Summary showing different epithelial cells/tissues and their characteristics.

The basal surface of epithelial tissue rests on a basement membrane and the free, apical, or apex surface faces body fluid or the outside. The basement membrane acts as a scaffolding on which epithelium can grow and regenerate after injuries, and comprises the basal lamina and reticular lamina; although, some older sources use basement membrane and basal lamina synonymously. The basement membrane acts as a selectively permeable membrane that determines which substances will be able to enter the epithelium, as epithelial tissue has a nerve supply though no blood supply.

There are three principal shapes of epithelial cell: squamous (scaly), columnar, and cuboidal. Transitional epithelium has cells that can change from squamous to cuboidal, depending on the amount of tension on the epithelium.
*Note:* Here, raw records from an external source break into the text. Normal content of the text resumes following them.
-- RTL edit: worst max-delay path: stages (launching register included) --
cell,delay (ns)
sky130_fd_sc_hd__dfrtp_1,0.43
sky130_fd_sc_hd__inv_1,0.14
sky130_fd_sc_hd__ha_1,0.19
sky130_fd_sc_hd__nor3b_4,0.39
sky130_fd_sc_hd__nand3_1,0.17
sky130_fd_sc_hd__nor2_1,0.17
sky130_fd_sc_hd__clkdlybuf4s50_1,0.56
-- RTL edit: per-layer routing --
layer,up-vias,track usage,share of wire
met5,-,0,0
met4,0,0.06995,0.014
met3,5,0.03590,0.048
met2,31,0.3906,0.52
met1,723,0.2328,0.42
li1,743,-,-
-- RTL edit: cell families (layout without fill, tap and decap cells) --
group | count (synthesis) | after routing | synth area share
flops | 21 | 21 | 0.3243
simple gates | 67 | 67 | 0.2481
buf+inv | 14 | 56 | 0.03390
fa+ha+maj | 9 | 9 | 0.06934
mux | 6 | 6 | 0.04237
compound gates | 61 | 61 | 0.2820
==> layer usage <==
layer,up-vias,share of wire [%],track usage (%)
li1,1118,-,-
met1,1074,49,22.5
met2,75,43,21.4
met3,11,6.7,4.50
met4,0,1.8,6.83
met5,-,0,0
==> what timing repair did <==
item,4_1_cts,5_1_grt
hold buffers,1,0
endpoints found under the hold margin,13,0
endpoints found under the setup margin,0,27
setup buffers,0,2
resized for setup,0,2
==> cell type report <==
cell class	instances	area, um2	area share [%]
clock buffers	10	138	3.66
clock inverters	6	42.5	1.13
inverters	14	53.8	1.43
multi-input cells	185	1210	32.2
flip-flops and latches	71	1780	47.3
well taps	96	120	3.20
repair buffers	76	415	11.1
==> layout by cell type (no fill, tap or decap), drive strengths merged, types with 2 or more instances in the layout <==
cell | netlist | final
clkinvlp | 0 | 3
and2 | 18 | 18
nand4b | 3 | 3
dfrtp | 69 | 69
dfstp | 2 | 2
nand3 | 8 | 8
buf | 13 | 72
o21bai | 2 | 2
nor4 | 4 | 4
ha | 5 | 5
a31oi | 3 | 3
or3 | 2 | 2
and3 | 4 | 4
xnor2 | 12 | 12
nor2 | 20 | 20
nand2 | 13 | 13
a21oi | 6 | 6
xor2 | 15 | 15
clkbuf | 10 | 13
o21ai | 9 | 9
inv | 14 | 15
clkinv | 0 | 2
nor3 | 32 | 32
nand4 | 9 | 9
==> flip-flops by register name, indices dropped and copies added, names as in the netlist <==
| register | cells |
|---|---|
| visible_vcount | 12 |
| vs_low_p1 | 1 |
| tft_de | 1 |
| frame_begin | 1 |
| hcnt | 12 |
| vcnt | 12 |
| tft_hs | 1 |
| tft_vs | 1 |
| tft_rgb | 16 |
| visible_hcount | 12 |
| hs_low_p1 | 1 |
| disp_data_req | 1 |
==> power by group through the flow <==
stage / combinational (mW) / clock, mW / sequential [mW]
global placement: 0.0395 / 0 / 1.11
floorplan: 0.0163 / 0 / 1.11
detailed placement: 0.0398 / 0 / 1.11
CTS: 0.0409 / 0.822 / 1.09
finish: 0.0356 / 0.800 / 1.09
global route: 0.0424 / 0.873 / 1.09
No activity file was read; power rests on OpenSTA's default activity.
<file path="config.mk">
export PLATFORM = sky130hd
export DESIGN_NAME = rptr_empty_mc
export DESIGN_NICKNAME = d
export VERILOG_FILES = /design/src/rtl/async_fifo_pkg.sv /design/src/rtl/rptr_empty_ch.sv /design/src/rtl/rptr_empty_mc.sv
export SDC_FILE = /design/constraint.sdc
export NUM_CORES = 1
export LEC_CHECK = 0
export CELL_PAD_IN_SITES_DETAIL_PLACEMENT = 0
export CELL_PAD_IN_SITES_GLOBAL_PLACEMENT = 1
export CORE_MARGIN = 1.5
export CORE_UTILIZATION = 38
export DETAILED_ROUTE_END_ITERATION = 10
export PLACE_DENSITY = 0.91
export SLEW_MARGIN = 10
export SYNTH_ARGS = -nofsm -noshare
export SYNTH_HDL_FRONTEND = slang
export SYNTH_SLANG_ARGS = --single-unit
</file>
<file path="constraint.sdc">
create_clock -name rclk -period 3.7 [get_ports rclk]
set_clock_uncertainty 0.05 [all_clocks]
set_input_delay 0.74 -clock rclk [delete_from_list [all_inputs] [get_ports rclk]]
set_output_delay 0.74 -clock rclk [all_outputs]
set_load 0.02 [all_outputs]
</file>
Epithelial tissue can be further categorised as having a singular layer of cells as simple epithelium; or as layers of two or more cells deep as stratified epithelium—stratified squamous epithelium, stratified cuboidal epithelium, and stratified columnar epithelium. When taller simple columnar epithelial cells are viewed in cross section showing several nuclei appearing at different heights, they can be confused with stratified epithelia, and are thus termed as pseudostratified columnar epithelium. Epithelial cells are often ciliated.

Stratified epithelia be further divided into keratinised, parakeratinised, and transitional epithelia or urothelia.
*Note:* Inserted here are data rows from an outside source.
**config.mk**
```make
export PLATFORM = sky130hd
export DESIGN_NAME = mem_access_unit_flat
export DESIGN_NICKNAME = d
export VERILOG_FILES = /design/src/rtl/mem_access_unit_if.sv /design/src/rtl/mem_access_unit.sv /design/src/flat_wrapper.sv
export SDC_FILE = /design/constraint.sdc
export NUM_CORES = 1
export LEC_CHECK = 0
export ABC_AREA = 1
export CAP_MARGIN = 15
export CORE_UTILIZATION = 46
export CTS_CLUSTER_SIZE = 40
export DETAILED_ROUTE_END_ITERATION = 6
export GPL_ROUTABILITY_DRIVEN = 0
export PLACE_DENSITY = 0.93
export SETUP_SLACK_MARGIN = 0.3
export SYNTH_ARGS = -nofsm -noshare
export SYNTH_HDL_FRONTEND = slang
export SYNTH_SLANG_ARGS = --single-unit
```
**constraint.sdc**
```tcl
create_clock -name clk_i -period 2.3 [get_ports clk_i]
set_clock_uncertainty 0.15 [all_clocks]
set_input_delay 0.345 -clock clk_i [delete_from_list [all_inputs] [get_ports clk_i]]
set_output_delay 0.345 -clock clk_i [all_outputs]
set_load 0.02 [all_outputs]
```
**src/rtl/mem_access_unit_if.sv**
```systemverilog
`default_nettype none
// ============================================================================
//  Module      : mem_access_unit_if
//  Description : CPU-side load/store handshake between the RV32I datapath
//                and mem_access_unit.
//                master = CPU datapath, slave = mem_access_unit.
//    req_i    : request strobe, sampled only while ready_o=1
//    we_i     : 1=store, 0=load
//    funct3_i : RV32I load/store funct3
//    addr_i   : byte address
//    wdata_i  : store data (low bytes used for SB/SH)
//    ready_o  : unit idle, can accept a request
//    done_o   : one-cycle completion pulse
//    fault_o  : valid with done_o, request misaligned or illegal
//    rdata_o  : extended load result, valid from done_o onward
//  Revision    : 1.0  initial release
// ============================================================================
interface mem_access_unit_if #(
  parameter int ADDR_WIDTH = 32
) ();
  logic                  req_i;
  logic                  we_i;
  logic [2:0]            funct3_i;
  logic [ADDR_WIDTH-1:0] addr_i;
  logic [31:0]           wdata_i;
  logic                  ready_o;
  logic                  done_o;
  logic                  fault_o;
  logic [31:0]           rdata_o;

  modport master (
    output req_i, we_i, funct3_i, addr_i, wdata_i,
    input  ready_o, done_o, fault_o, rdata_o
  );

  modport slave (
    input  req_i, we_i, funct3_i, addr_i, wdata_i,
    output ready_o, done_o, fault_o, rdata_o
  );
endinterface
`default_nettype wire

```
**src/rtl/mem_access_unit.sv**
```systemverilog
`default_nettype none
// ============================================================================
//  Module      : mem_access_unit
//  Description : Load/store front end between the RV32I multicycle datapath
//                and a word-addressed BRAM with active-low rd/wr strobes.
//                Byte-lane extraction with sign/zero extension for loads,
//                read-modify-write for SB/SH, fault flag for misaligned or
//                illegal requests.
//  Ports       : clk_i, reset_i   clock, synchronous active-high reset
//                cpu              CPU handshake (mem_access_unit_if.slave)
//                mem_addr_o       word address to the memory
//                mem_data_o       write data to the memory
//                mem_rd_no        memory read enable, active low
//                mem_wr_no        memory write enable, active low
//                mem_data_i       memory read data (captured on negedge)
//  Revision    : 1.0  initial release
// ============================================================================
module mem_access_unit #(
  parameter int WORDS      = 10,
  parameter int ADDR_WIDTH = 32
) (
  input  wire logic             clk_i,
  input  wire logic             reset_i,
  mem_access_unit_if.slave      cpu,
  output logic [WORDS-1:0]      mem_addr_o,
  output logic [31:0]           mem_data_o,
  output logic                  mem_rd_no,
  output logic                  mem_wr_no,
  input  wire logic [31:0]      mem_data_i
);

  typedef enum logic [1:0] {
    S_IDLE  = 2'd0,
    S_READ  = 2'd1,
    S_WRITE = 2'd2,
    S_DONE  = 2'd3
  } state_t;

  state_t             state_q, state_d;
  logic               we_q, we_d;
  logic [2:0]         funct3_q, funct3_d;
  logic [1:0]         off_q, off_d;
  logic [31:0]        wdata_q, wdata_d;
  logic [WORDS-1:0]   mem_addr_q, mem_addr_d;
  logic [31:0]        mem_data_q, mem_data_d;
  logic [31:0]        rdata_q, rdata_d;
  logic               fault_q, fault_d;

  // Address bits above the word index are deliberately ignored.
  logic unused_addr_bits;
  assign unused_addr_bits = ^cpu.addr_i[ADDR_WIDTH-1:WORDS+2];

  // Request decode on the live CPU inputs (only meaningful in IDLE).
  logic       req_legal;
  logic       req_misaligned;
  logic [1:0] req_off;
  assign req_off = cpu.addr_i[1:0];

  always_comb begin
    req_legal = 1'b0;
    if (cpu.we_i) begin
      req_legal = (cpu.funct3_i == 3'b000) || (cpu.funct3_i == 3'b001) ||
                  (cpu.funct3_i == 3'b010);
    end else begin
      req_legal = (cpu.funct3_i == 3'b000) || (cpu.funct3_i == 3'b001) ||
                  (cpu.funct3_i == 3'b010) || (cpu.funct3_i == 3'b100) ||
                  (cpu.funct3_i == 3'b101);
    end
    // funct3[1:0] encodes access size: 01 halfword, 10 word.
    req_misaligned = ((cpu.funct3_i[1:0] == 2'b01) && req_off[0]) ||
                     ((cpu.funct3_i[1:0] == 2'b10) && (req_off != 2'b00));
  end

  // Lane handling on the word returned by the memory.
  logic [4:0]  lane_shift;
  logic [31:0] lane_data;
  logic [31:0] load_value;
  logic [31:0] merge_mask;
  logic [31:0] merge_value;

  assign lane_shift = {off_q, 3'b000};
  assign lane_data  = mem_data_i >> lane_shift;

  always_comb begin
    case (funct3_q)
      3'b000:  load_value = {{24{lane_data[7]}},  lane_data[7:0]};
      3'b001:  load_value = {{16{lane_data[15]}}, lane_data[15:0]};
      3'b100:  load_value = {24'h000000, lane_data[7:0]};
      3'b101:  load_value = {16'h0000,   lane_data[15:0]};
      default: load_value = mem_data_i;
    endcase

    // Halfword alignment is guaranteed, so off_q[0] is 0 for SH.
    if (funct3_q[0]) begin
      merge_mask  = 32'h0000_FFFF << lane_shift;
      merge_value = {16'h0000, wdata_q[15:0]} << lane_shift;
    end else begin
      merge_mask  = 32'h0000_00FF << lane_shift;
      merge_value = {24'h000000, wdata_q[7:0]} << lane_shift;
    end
  end

  // Next-state and next-register computation.
  always_comb begin
    state_d    = state_q;
    we_d       = we_q;
    funct3_d   = funct3_q;
    off_d      = off_q;
    wdata_d    = wdata_q;
    mem_addr_d = mem_addr_q;
    mem_data_d = mem_data_q;
    rdata_d    = rdata_q;
    fault_d    = fault_q;

    case (state_q)
      S_IDLE: begin
        if (cpu.req_i) begin
          we_d       = cpu.we_i;
          funct3_d   = cpu.funct3_i;
          off_d      = req_off;
          wdata_d    = cpu.wdata_i;
          mem_addr_d = cpu.addr_i[WORDS+1:2];
          if (!req_legal || req_misaligned) begin
            fault_d = 1'b1;
            state_d = S_DONE;
          end else begin
            fault_d = 1'b0;
            if (cpu.we_i && (cpu.funct3_i == 3'b010)) begin
              // Full-word store needs no read of the old contents.
              mem_data_d = cpu.wdata_i;
              state_d    = S_WRITE;
            end else begin
              state_d = S_READ;
            end
          end
        end
      end
      S_READ: begin
        if (we_q) begin
          mem_data_d = (mem_data_i & ~merge_mask) | merge_value;
          state_d    = S_WRITE;
        end else begin
          rdata_d = load_value;
          state_d = S_DONE;
        end
      end
      S_WRITE: begin
        state_d = S_DONE;
      end
      default: begin
        // fault_q is only ever high during the DONE cycle.
        fault_d = 1'b0;
        state_d = S_IDLE;
      end
    endcase
  end

  always_ff @(posedge clk_i) begin
    if (reset_i) begin
      state_q    <= S_IDLE;
      we_q       <= 1'b0;
      funct3_q   <= 3'b000;
      off_q      <= 2'b00;
      wdata_q    <= 32'h0;
      mem_addr_q <= '0;
      mem_data_q <= 32'h0;
      rdata_q    <= 32'h0;
      fault_q    <= 1'b0;
    end else begin
      state_q    <= state_d;
      we_q       <= we_d;
      funct3_q   <= funct3_d;
      off_q      <= off_d;
      wdata_q    <= wdata_d;
      mem_addr_q <= mem_addr_d;
      mem_data_q <= mem_data_d;
      rdata_q    <= rdata_d;
      fault_q    <= fault_d;
    end
  end

  // Moore decodes of the state register; at most one strobe low at a time.
  assign mem_rd_no   = (state_q != S_READ);
  assign mem_wr_no   = (state_q != S_WRITE);
  assign mem_addr_o  = mem_addr_q;
  assign mem_data_o  = mem_data_q;
  assign cpu.ready_o = (state_q == S_IDLE);
  assign cpu.done_o  = (state_q == S_DONE);
  assign cpu.fault_o = fault_q;
  assign cpu.rdata_o = rdata_q;

endmodule
`default_nettype wire

```
**src/flat_wrapper.sv**
```systemverilog
// flat-port wrapper written by rule: the top's interface ports become plain ports
module mem_access_unit_flat 
#(
  parameter int WORDS      = 10,
  parameter int ADDR_WIDTH = 32
)
  (clk_i, reset_i, mem_addr_o, mem_data_o, mem_rd_no, mem_wr_no, mem_data_i, cpu_req_i, cpu_we_i, cpu_funct3_i, cpu_addr_i, cpu_wdata_i, cpu_ready_o, cpu_done_o, cpu_fault_o, cpu_rdata_o);
  mem_access_unit_if #(.ADDR_WIDTH(ADDR_WIDTH)) cpu_i ();
  input  wire logic clk_i;
  input  wire logic reset_i;
  output logic [WORDS-1:0] mem_addr_o;
  output logic [31:0] mem_data_o;
  output logic mem_rd_no;
  output logic mem_wr_no;
  input  wire logic [31:0] mem_data_i;
  input wire logic [$bits(cpu_i.req_i)-1:0] cpu_req_i;
  input wire logic [$bits(cpu_i.we_i)-1:0] cpu_we_i;
  input wire logic [$bits(cpu_i.funct3_i)-1:0] cpu_funct3_i;
  input wire logic [$bits(cpu_i.addr_i)-1:0] cpu_addr_i;
  input wire logic [$bits(cpu_i.wdata_i)-1:0] cpu_wdata_i;
  output wire logic [$bits(cpu_i.ready_o)-1:0] cpu_ready_o;
  output wire logic [$bits(cpu_i.done_o)-1:0] cpu_done_o;
  output wire logic [$bits(cpu_i.fault_o)-1:0] cpu_fault_o;
  output wire logic [$bits(cpu_i.rdata_o)-1:0] cpu_rdata_o;
  assign cpu_i.req_i = cpu_req_i;
  assign cpu_i.we_i = cpu_we_i;
  assign cpu_i.funct3_i = cpu_funct3_i;
  assign cpu_i.addr_i = cpu_addr_i;
  assign cpu_i.wdata_i = cpu_wdata_i;
  assign cpu_ready_o = cpu_i.ready_o;
  assign cpu_done_o = cpu_i.done_o;
  assign cpu_fault_o = cpu_i.fault_o;
  assign cpu_rdata_o = cpu_i.rdata_o;
  mem_access_unit #(.WORDS(WORDS), .ADDR_WIDTH(ADDR_WIDTH)) u_core (.clk_i(clk_i), .reset_i(reset_i), .cpu(cpu_i), .mem_addr_o(mem_addr_o), .mem_data_o(mem_data_o), .mem_rd_no(mem_rd_no), .mem_wr_no(mem_wr_no), .mem_data_i(mem_data_i));
endmodule
```
[After elaboration in Yosys (flattened, before gate mapping)]
Index checks and enable logic that the tools add are counted.
W data, S select, Z words.
Storage, ports and cells
  input port bits: 103
  register bits after elaboration: 99
Operators by class
  equal/unequal tests: 18
  muxes and demuxes: 17
  reduce and logical (&&, ||, !) cells: 20
  bitwise logic cells: 5
  shift operators: 5
Operators by type and width (count)
  $mux W32: 6
  $pmux W32 S4: 1
  $pmux W32 S2: 1
  $and A32 B32 Y32: 1
  $not A32 Y32: 1
  $or A32 B32 Y32: 1
  $shl A16 B5 Y32: 1
  $shl A16 B5 Y32 const A: 1
  $shl A8 B5 Y32: 1
  $shl A8 B5 Y32 const A: 1
  $shr A32 B5 Y16: 1
  $eq A3 B3 Y1 const B: 4
  $eq A2 B2 Y1 const B: 3
  $eq A3 B1 Y1 const B: 2
  $logic_not A3 Y1: 2
  $logic_or A1 B1 Y1: 6
  $mux W2: 3
  $ne A2 B1 Y1 const B: 3
  $ne A2 B2 Y1 const B: 3
  $pmux W2 S3: 1
  $reduce_and A2 Y1: 3
  $reduce_and A5 Y1: 1
  $eq A2 B1 Y1 const B: 2
  $mux W1: 4
  other kinds (8): 12

[Depth between registers and ports, before layout]
  depth in word-level cells: 11
  mapped depth: 11
  gate-level depth less buffers: 9

[Least setup slack after synthesis]
OpenSTA, ideal clock, no wires.
  path kind: reg-to-reg
  start point: reg u_core.state_q[0]
  end point: reg u_core.mem_data_q[16] (netlist: u_core.mem_data_o[16])
  path buffers: 1
  stages on the path, launching flop included: 11
  slack: 0.498 ns
  arrival: 1.539 ns
  library setup time: 0.113 ns
  cells stage by stage: dfxtp_1 inv_1 ha_1 inv_1 nor2_1 nor3_2 nand3_4 buf_4 nand2_1 nand2_1 nor2_1
Between the ends
  word-level cells in the longest chain between the ends: 3
  elaborated cells between the ends (all ways): 9
  classes of those cells: 5 x eq/ne; 1 x mux; 3 x reduce/logical
RTL lines
  start: declaration: line mem_access_unit.sv:39  | state_t state_q, state_d;
  start signal: assignment: line mem_access_unit.sv:170  | state_q <= state_d;
  $logic_not A2 Y1 (*)
  named net cpu_ready_o: line flat_wrapper.sv:21  | output wire logic [$bits(cpu_i.ready_o)-1:0] cpu_ready_o;
  $ne A2 B2 Y1 (no source line), or another cell as far along
  $reduce_and A5 Y1 (no source line)
  end signal: assignment: line mem_access_unit.sv:176  | mem_data_q <= mem_data_d;
  end: declaration: line mem_access_unit.sv:45  | logic [31:0] mem_data_q, mem_data_d;
Mark *: on every way through the listed nets, which the timed path passes. The rest lies on a longest branch.
A chain may end at the register's enable or synchronous reset.

[Final worst setup path]
  start point: reg u_core.state_q[0]
  end point: out mem_wr_no
Between the ends
  word-level cells in the longest chain between the ends: 1
RTL lines
  $ne A2 B2 Y1: line mem_access_unit.sv:184  | assign mem_wr_no = (state_q != S_WRITE);
  end: declaration: line flat_wrapper.sv:14  | output logic mem_wr_no;
No other way between the ends.

==> impl_metrics.tcl <==
set metrics [dict create \
    core_region_area_mm2 0.0115 \
    netSwitchingFraction_pct 44.4 \
    vias 6105 \
    r2r-start "u_core.state_q[1]" \
    min_period_ns 1.92 \
    cts_tree "built" \
    die_w_um 110 \
    met2_usage_pct 44.4 \
    clkPwrFrac_pct 15.5 \
    rsz0062_at_grt "no" \
    dpl.cell_count 1146 \
    hold_start "u_core.wdata_q[13]" \
    design_area_mm2 0.00745 \
    powerDensity_mw_per_mm2 1330 \
    rows 39 \
    switchingPower_mw 4.40 \
    ctsRootBufferMaster "clkbuf_16" \
    drv_cap 0 \
    syn_inst 875 \
    ys_types 28 \
    ys_warn_count 0 \
    final_net_count 1125 \
    io_pins 182 \
    syn-num-nets 982 \
    top_usage_layer "met2" \
    clock-sinks 99 \
    tns_ns 0 \
    fin_cells 1166 \
    grt_pass1_vias 5475 \
    routed_wl_um 16700 \
    ys_seq_area_share_pct 36.6 \
    worst_setup_path_start_kind "flip-flop" \
    antenna_found_initial 0 \
    drt-initial-drc-count 540 \
    max_stage_delay_ns 0.39 \
    hold_violations 0 \
    antenna_left 0 \
    grt_pass1_wl_um 26200 \
    clockBufferDepth 2 \
    endpoint_kind "primary output" \
    synthToLayoutAreaGrowth_pct 37.5 \
    drc_errors 0 \
    dpl_worst_slack_ns 0.153 \
    seqPwrFrac_pct 27.8 \
    initial_core_util_pct 47.2 \
    fmax_mhz 522 \
    arrival_ns 1.42 \
    hold_end "u_core.wdata_q[13]" \
    syn_area_per_cell_um2 6.19 \
    grtUsageMet1_pct 31.1 \
    grt_max_degree 59 \
    post-route-period-util_pct 83.3 \
    slowest_stage "dfxtp_1" \
    clkSlewWorstSetupHoldPaths_ns 0.07 \
    clk-insertion-delay-late_ns 0.36 \
    viasPerCell 5.24 \
    p_int_mw 5.51 \
    hold_path_depth 2 \
    num_antenna_cells 0 \
    portBuffers 161 \
    wl_per_cell_um 14.3 \
    critPathMaxFanout 4 \
    first_pass_iters 5 \
    worst-r2r-cell-count 10 \
    power.share.combinational_pct 56.7 \
    worst_path_most_repeated_cell "inv_1" \
    holdBufCountCts 0 \
    worst_pin_slew_ns 0.665 \
    final.setup.worst_slack_ns 0.385 \
    die-height_um 110 \
    die-area_mm2 0.0122 \
    grt_usage_pct 26.7 \
    hold_path.class "flip-flop to flip-flop" \
    place_area_mm2 0.00708 \
    htreeDepth 3 \
    grt_overflow 0 \
    status "finished clean" \
    slew_violations 0 \
    drive_gt1_share_pct 6.55 \
    dpl.hpwl_um 12100 \
    p_leak_nw 3.47 \
    path_cells "inv_1, ha_1, inv_1, clkdlybuf4s15_1" \
    synth-seq-cells 99 \
    syn-cell-area_mm2 0.00541 \
    max_slew_margin_pct 55.6 \
    path_class "flip-flop to primary output" \
    r2r_setup_slack_ns 0.43 \
    cts_made_buffers 9 \
    cp_data_required_time_ns 1.80 \
    use_met3_pct 8.78 \
    rr_endpoint "u_core.mem_data_o[28]" \
    vdd_drop_max_v 0.000979 \
    setup-violations-final 0 \
]
-- state kept, by name, indices dropped and copies added, names as in the netlist --
name and flops:
u_core.cpu.rdata_o 32, u_core.mem_data_o 32, u_core.wdata_q 16, u_core.mem_addr_o 10, u_core.funct3_q 3, u_core.off_q 2
u_core.state_q 2, u_core.cpu.fault_o 1, u_core.we_q 1
-- area by class of cell --
class,count,area (um^2)
fillers,963,4020
multi-input cells,627,2800
flip-flops and latches,99,1990
repair buffers,183,1820
well taps,143,179
clock inverters,7,68.8
inverters,98,370
clock buffers,9,225
-- synth_stat cells --
cell      instances  area (um^2)
ha_1              4         50.1
nor2_2            1         6.26
nand2_4           1         11.3
nor2_1          153          574
clkbuf_1         23         86.3
nor2_8            1         20.0
clkinv_1          1         3.75
buf_4             7         52.6
buf_2            10         50.1
nand2_2           1         6.26
inv_1            93          349
o21ai_0          93          465
nand4_1           1         6.26
a31oi_1           1         6.26
nand3_1          33          165
buf_1             5         18.8
nand3_4           2         35.0
dfxtp_1          99         1980
nor3_1            2         10.0
nor2_4            2         22.5
inv_2             4         15.0
nor3_2            1         10.0
nand2_1         222          833
or2_2             8         50.1
a21oi_1          72          360
buf_6             6         67.6
o21ai_1          28          140
a21oi_4           1         16.3
-- kinds of logic after synthesis --
kind of cell    Yosys count  synth area share (%)
compound gates          195                  18.3
fa+ha+maj                 4                 0.924
buf+inv                 149                  11.9
flops                    99                  36.6
simple gates            428                  32.3
-- layout by cell type (no fill, tap or decap), types with 5 or more instances in the layout --
cell type / netlist / layout
nor2_1: 153 / 152
nand3_1: 33 / 33
buf_4: 7 / 18
or2_2: 8 / 8
nand2_1: 222 / 222
a21oi_1: 72 / 72
clkbuf_16: 0 / 10
clkdlybuf4s50_1: 0 / 157
inv_1: 93 / 91
o21ai_1: 28 / 29
dfxtp_1: 99 / 97
o21ai_0: 93 / 92
inv_2: 4 / 5
-- per-layer routing --
layer | up-vias | routed length (um)
met5 | - | 0
met4 | 0 | 491
met3 | 43 | 1780
met2 | 327 | 8020
met1 | 2705 | 6410
li1 | 3030 | -
-- stage by stage --
| stage | hold WS [ns] | util (%) | total power [mW] |
|---|---|---|---|
| floorplan | 0.291 | - | 6.28 |
| global placement | 0.303 | 61.7 | 8.05 |
| detailed placement | 0.310 | 61.7 | 8.19 |
| CTS | 0.319 | 64.4 | 9.75 |
| global route | 0.343 | 64.9 | 10.6 |
| finish | 0.322 | 64.9 | 9.91 |
-- power by group through the flow --
stage                     clock, mW  sequential (mW)  combinational, mW
after global placement            0             2.76               5.30
after CTS                      1.54             2.76               5.45
final                          1.53             2.76               5.62
after detailed placement          0             2.79               5.40
after global routing           1.62             2.84               6.18
after floorplan                   0             3.40               2.88
-- worst max-delay path: cells and delay by family, from the launching register on --
| family | cells | cell delay, ns |
|---|---|---|
| flops | 1 | 0.39 |
| buf+inv | 3 | 0.43 |
| fa+ha+maj | 1 | 0.24 |
-- how the worst max path moves through the flow --
stage | start | to | slack (ns)
3_5_place_dp | cpu_funct3_i[1] | u_core.mem_data_o[28] | 0.15
3_3_place_gp | cpu_funct3_i[1] | u_core.mem_data_o[10] | 0.20
2_1_floorplan | u_core.state_q[0] | u_core.mem_data_o[16] | 0.50
6_report | u_core.state_q[0] | mem_wr_no | 0.38
4_1_cts | u_core.state_q[1] | mem_rd_no | 0.26
5_1_grt | u_core.state_q[1] | u_core.mem_data_o[25] | 0.30
-- what timing repair did --
item                                    CTS  global route
setup buffers                             1             2
pin swaps                                 1             2
resized for setup                         8            14
endpoints found under the setup margin   40            52
cloned                                    0             1
Note: power is estimated with default switching activity, not from simulation.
Cell junctions, protein complexes that provide contact between cells and neighbouring cells or the extracellular matrix, are especially abundant in epithelial tissues. They build up the paracellular barrier of epithelia and control the paracellular transport. There are five main types of cell junctions: tight junctions, adherens junctions, desmosomes, hemidesmosomes, and gap junctions.

=== Molecular ===

==== Genetics ====
Major processes in genetics include:
- Translation (biology)
- Transcription (biology)

==== Signalling ====
Molecules involved in cell signalling include:
- Glycoprotein
- Steroid
- Prostaglandin

== Internal medicine ==

=== Immunology ===
Immunology is the branch of medicine that deals with the immune system, a network of biological systems that protects humans from diseases. The immune system detects and responds to pathogens, such as viruses, bacteria, and parasites, as well as cancer cells and foreign bodies. Humans have two major immune subsystems: The innate immune system, which provides a preconfigured response (e.g. defensins, complement system) to broad groups of situations and stimuli; and the adaptive immune system, which provides a tailored response to each stimulus by developing an immunological memory of molecules previously encountered. Mechanisms common to both subsystems, include phagocytosis, humoural immunity, cell-mediated immunity.

==== Innate immunity ====
Cells in the innate immune system use pattern recognition receptors to recognize molecular structures produced by pathogens, identifying two classes of molecules: pathogen-associated molecular patterns (PAMPs), which are associated with microbial pathogens, and damage-associated molecular patterns (DAMPs), which are associated with components of hosts' cells that are released during cell damage or cell death.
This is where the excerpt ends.